INDIGENOUS RIGHTS VS AGRARIAN REFORM IN INDONESIA: A CASE STUDY FROM JAMBI

15 April 2014

Feri Irawan

[Jakarta, 15 April 2014] Indigenous rights and agrarian reform may be on a collision course in Indonesia, adding to the complexity of resolving land conflicts there.

In its latest report, Indigenous Rights vs Agrarian Reform in Indonesia, IPAC examines a case in Jambi, Sumatra where for the last decade, indigenous farmers have been trying to recover more than 3,000 hectares of customary land taken for a palm oil concession in 1986. Like many such conflicts in Indonesia, this one involves a powerful company, vested political and economic interests, contradictory laws and regulations, confusing lines of bureaucratic authority and poor historical data. But the differences between two strands of the civil society movement add another complication.

“Until now, more effort has gone into exposing past injustices and seeking redress than thinking about what happens if land is actually recovered,” says Sidney Jones, IPAC director. “But across the country, as pressure to resolve conflicts begins to bear fruit, differences over who gets the land will become more apparent.” She notes that one factor in improved prospects for land recovery is changing attitudes of corporations, responding to consumer demands that they be more attentive to the needs of local communities.

Advocates for customary (adat) rights see the ultimate goal as recovering land once held collectively by particular descent groups – getting it back to those who lost it. Peasant unions see the ultimate goal as redistribution of land to the landless and land-poor, beyond the original claimants, and fault the indigenous activists for being insufficiently concerned with class. Tactics also differ. For the most part the indigenous advocates favour mediation, negotiation and lobbying; the peasant unions prefer mass action and see land conflicts as an opportunity to build a political base.

The new report shows how these differences have played out in the struggle of hundreds of families known as SAD113 to recover customary land from a palm oil company, PT Asiatic Persada. “SAD” is short for Suku Anak Dalam, literally “tribes of the interior”; 113 refers to the original number of claimants. Years of mediation failed to recover the 3,550 hectares lost but helped persuade the company late last year to offer two hectares per claimant in a different part of the concession area.
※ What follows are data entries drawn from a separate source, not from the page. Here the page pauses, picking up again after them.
`config.mk`:
```
export PLATFORM = sky130hd
export DESIGN_NAME = call_state_table_top
export DESIGN_NICKNAME = d
export VERILOG_FILES = /design/src/hdl/cst_pkg.sv /design/src/hdl/cst_ram.sv /design/src/hdl/call_state_table_top.sv
export SDC_FILE = /design/constraint.sdc
export NUM_CORES = 1
export LEC_CHECK = 0
export BUFFER_PORTS_ARGS = -buffer_cell sky130_fd_sc_hd__buf_2
export CELL_PAD_IN_SITES_DETAIL_PLACEMENT = 0
export CELL_PAD_IN_SITES_GLOBAL_PLACEMENT = 1
export CORE_UTILIZATION = 50
export CTS_CLUSTER_SIZE = 20
export DETAILED_ROUTE_END_ITERATION = 12
export GPL_TIMING_DRIVEN = 0
export PLACE_DENSITY = 0.74
export SYNTH_ARGS = -nofsm -noshare
export SYNTH_HDL_FRONTEND = slang
export SYNTH_SLANG_ARGS = --single-unit
```
`constraint.sdc`:
```
create_clock -name clock -period 2.9 [get_ports clock]
set_input_delay 0.145 -clock clock [delete_from_list [all_inputs] [get_ports clock]]
set_output_delay 0.145 -clock clock [all_outputs]
set_load 0.05 [all_outputs]
```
Only those verified as indigenous were eligible to take part.

Separately, mass action campaigns under the auspices of the National Peasant Union (Serikat Tani Nasional, STN, an affiliate of the leftwing People’s Democratic Party, PRD), helped convince the government’s National Land Agency in 2012 to order the return of all the land taken, contingent on a mapping process. To date, the agency has shown no capacity to enforce its decision, but in the meantime, the ranks of SAD113 have steadily grown as STN encourages local migrants from elsewhere in Sumatra to join forces on the promise of getting a stake in the land recovered.

Indigenous farmers are now divided between those who have taken up the two-hectare offer, despairing of getting anything better, and those holding out for full restitution. Many of the migrants, however, have already lost out, having been sold plots on spec for land they may never see, and tensions between locals and migrants could rise.

“The most important lesson from Jambi is not that one approach is more effective than another,” says Jones. “It is that the longer these conflicts are allowed to fester, the more complicated they become. Indonesia urgently needs an institution that can quickly, fairly and decisively adjudicate land conflicts.”